$ cat src/rtl/common.sv
// Shared pipeline types: forwarding selects, per-stage destination tags and
// the forwarding decision used for both execute-stage operands.
package common;

    // Register index width the stage tags are built with.
    localparam int REG_ADDR_W = 5;

    typedef enum logic [1:0] {
        NONE   = 2'd0,
        EX_MEM = 2'd1,
        MEM_WB = 2'd2
    } forwarding_type;

    // Destination bookkeeping for one in-flight instruction.
    typedef struct packed {
        logic                  valid;
        logic [REG_ADDR_W-1:0] rd;
        logic                  reg_write;
        logic                  mem_read;
    } stage_tag_type;

    // A tag produces register r when it is live, writes, targets r, and r is not x0.
    function automatic logic tag_writes(input stage_tag_type tag,
                                        input logic [REG_ADDR_W-1:0] r);
        return tag.valid && tag.reg_write && (tag.rd == r) && (r != '0);
    endfunction

    // Youngest producer wins: the instruction now in EX sits in MEM while the
    // consumer executes, the one now in MEM sits in WB.
    function automatic forwarding_type fwd_select(input logic [REG_ADDR_W-1:0] src,
                                                  input logic                  uses,
                                                  input stage_tag_type         ex_tag,
                                                  input stage_tag_type         mem_tag);
        forwarding_type sel;
        sel = NONE;
        if (uses && tag_writes(ex_tag, src)) begin
            sel = EX_MEM;
        end else if (uses && tag_writes(mem_tag, src)) begin
            sel = MEM_WB;
        end
        return sel;
    endfunction

endpackage

$ cat src/rtl/hazard_unit.sv
// Execute-stage operand forwarding and load-use stall control for the
// 5-stage pipeline. Tracks destination tags of the instructions in EX, MEM
// and WB, registers the forwarding selects so they line up with the
// consumer's EX cycle, and counts load-use stall cycles (saturating).
module hazard_unit
    import common::*;
#(
    parameter int REG_ADDR_WIDTH  = common::REG_ADDR_W,
    parameter int STALL_CNT_WIDTH = 16
) (
    input  logic                       clk,
    input  logic                       reset_n,
    input  logic                       id_valid,
    input  logic [REG_ADDR_WIDTH-1:0]  id_rs1,
    input  logic [REG_ADDR_WIDTH-1:0]  id_rs2,
    input  logic                       id_uses_rs1,
    input  logic                       id_uses_rs2,
    input  logic [REG_ADDR_WIDTH-1:0]  id_rd,
    input  logic                       id_reg_write,
    input  logic                       id_mem_read,
    input  logic                       flush,
    output logic                       stall,
    output forwarding_type             ctrl_forward_left_operand,
    output forwarding_type             ctrl_forward_right_operand,
    output logic [STALL_CNT_WIDTH-1:0] stall_count
);

    localparam logic [STALL_CNT_WIDTH-1:0] STALL_CNT_MAX = {STALL_CNT_WIDTH{1'b1}};

    stage_tag_type ex_tag_q, ex_tag_d;
    stage_tag_type mem_tag_q;
    stage_tag_type wb_tag_q;

    forwarding_type fwd_left_q,  fwd_left_d;
    forwarding_type fwd_right_q, fwd_right_d;

    logic [STALL_CNT_WIDTH-1:0] stall_count_q, stall_count_d;

    logic load_use;

    // The WB tag is kept for pipeline visibility only; the register file's
    // write-through bypass covers the WB-to-ID case, so nothing here reads it.
    logic unused_wb_tag;
    assign unused_wb_tag = ^wb_tag_q;

    // Load in EX whose destination the ID instruction reads: one bubble needed.
    always_comb begin
        load_use = id_valid && ex_tag_q.valid && ex_tag_q.mem_read && (ex_tag_q.rd != '0)
                && ((id_uses_rs1 && (id_rs1 == ex_tag_q.rd))
                 || (id_uses_rs2 && (id_rs2 == ex_tag_q.rd)));
    end

    // A taken branch kills the ID instruction, so it can never stall.
    assign stall = load_use && !flush;

    // Next EX tag, next forwarding selects and next stall count.
    always_comb begin
        // NOTE: every combinational output gets a default first so no path
        // leaves it unassigned, which would infer a latch.
        ex_tag_d      = '0;
        fwd_left_d    = NONE;
        fwd_right_d   = NONE;
        stall_count_d = stall_count_q;

        if (flush) begin
            // Bubble with NONE selects; the stall counter is untouched.
        end else if (stall) begin
            if (stall_count_q != STALL_CNT_MAX) begin
                stall_count_d = stall_count_q + 1'b1;
            end
        end else begin
            ex_tag_d.valid     = id_valid;
            ex_tag_d.rd        = id_rd;
            ex_tag_d.reg_write = id_reg_write;
            ex_tag_d.mem_read  = id_mem_read;
            fwd_left_d  = fwd_select(id_rs1, id_uses_rs1, ex_tag_q, mem_tag_q);
            fwd_right_d = fwd_select(id_rs2, id_uses_rs2, ex_tag_q, mem_tag_q);
        end
    end

    // Advance the stage tags, selects and counter; reset clears everything at once.
    always_ff @(posedge clk or negedge reset_n) begin
        if (!reset_n) begin
            ex_tag_q      <= '0;
            mem_tag_q     <= '0;
            wb_tag_q      <= '0;
            fwd_left_q    <= NONE;
            fwd_right_q   <= NONE;
            stall_count_q <= '0;
        end else begin
            // NOTE: non-blocking assignments so every register samples the
            // pre-edge values; mem_tag_q must see the old ex_tag_q.
            wb_tag_q      <= mem_tag_q;
            mem_tag_q     <= ex_tag_q;
            ex_tag_q      <= ex_tag_d;
            fwd_left_q    <= fwd_left_d;
            fwd_right_q   <= fwd_right_d;
            stall_count_q <= stall_count_d;
        end
    end

    assign ctrl_forward_left_operand  = fwd_left_q;
    assign ctrl_forward_right_operand = fwd_right_q;
    assign stall_count                = stall_count_q;

endmodule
▬▬▬▬▬▬
**Brief:** Using the listing above, show each line with the word "else" in it.

**Finished task:**
        end else if (uses && tag_writes(mem_tag, src)) begin
        end else if (stall) begin
        end else begin
        end else begin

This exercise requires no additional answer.